Namun menuju pemilu 2014, kata Romahurmuziy, terjadi ketidakfairan pengunaan milik publik tersebut untuk kepentingan partisan dari para pemilik stasiun televisi. Hal ini tampak dari terus diudarakannya berita terkait aktivitas pemilik televisi yang juga figur penting di parpolnya secara tidak proporsional berupa alokasi waktu yang tidak wajar untuk ukuran berita.
"Karenanya PPP meminta kapada KPI untuk menegakkan UU tersebut dan peraturan turunannya agar tidak terjadi ekploitasi frekuensi milik publik untuk kepentingan perorangan atau golongan," ujar Romahurmuziy dalam rilisnya, Kamis (28/11).
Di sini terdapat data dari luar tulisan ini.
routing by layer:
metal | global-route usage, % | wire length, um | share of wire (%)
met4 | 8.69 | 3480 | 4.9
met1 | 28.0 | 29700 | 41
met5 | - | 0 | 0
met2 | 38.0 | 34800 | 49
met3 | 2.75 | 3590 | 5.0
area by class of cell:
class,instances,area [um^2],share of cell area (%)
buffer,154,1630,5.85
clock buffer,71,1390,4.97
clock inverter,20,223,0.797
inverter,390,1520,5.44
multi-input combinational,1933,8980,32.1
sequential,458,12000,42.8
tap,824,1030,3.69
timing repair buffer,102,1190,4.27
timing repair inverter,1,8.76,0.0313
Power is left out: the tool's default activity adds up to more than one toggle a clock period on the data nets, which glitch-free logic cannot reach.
Jelas dia, partai Ka'bah secara institusi juga terus memonitor dan mengumpulkan data-data indikasi pelanggaran penggunaan barang milik publik ini untuk pada saatnya diserahkan kepada yang berkompeten.
Pemilu tambah Romahurmuziy, pada dasarnya bukanlah perlombaan iklan, melainkan pertarungan ide dan gagasan. Karenanya, kewajiban pengguna frekeuensi milik publiklah untuk sebanyak mungkin membuat panggung mempertarungkan ide dan gagasan tersebut.
"Bukan terjebak pada kepentingan partisan dan sesaat, meski pahit bagi para awaknya karena harus berhadapan dengan yang mempekerjakannya," tandas Romahurmuziy yang juga Ketua Komisi IV DPR ini.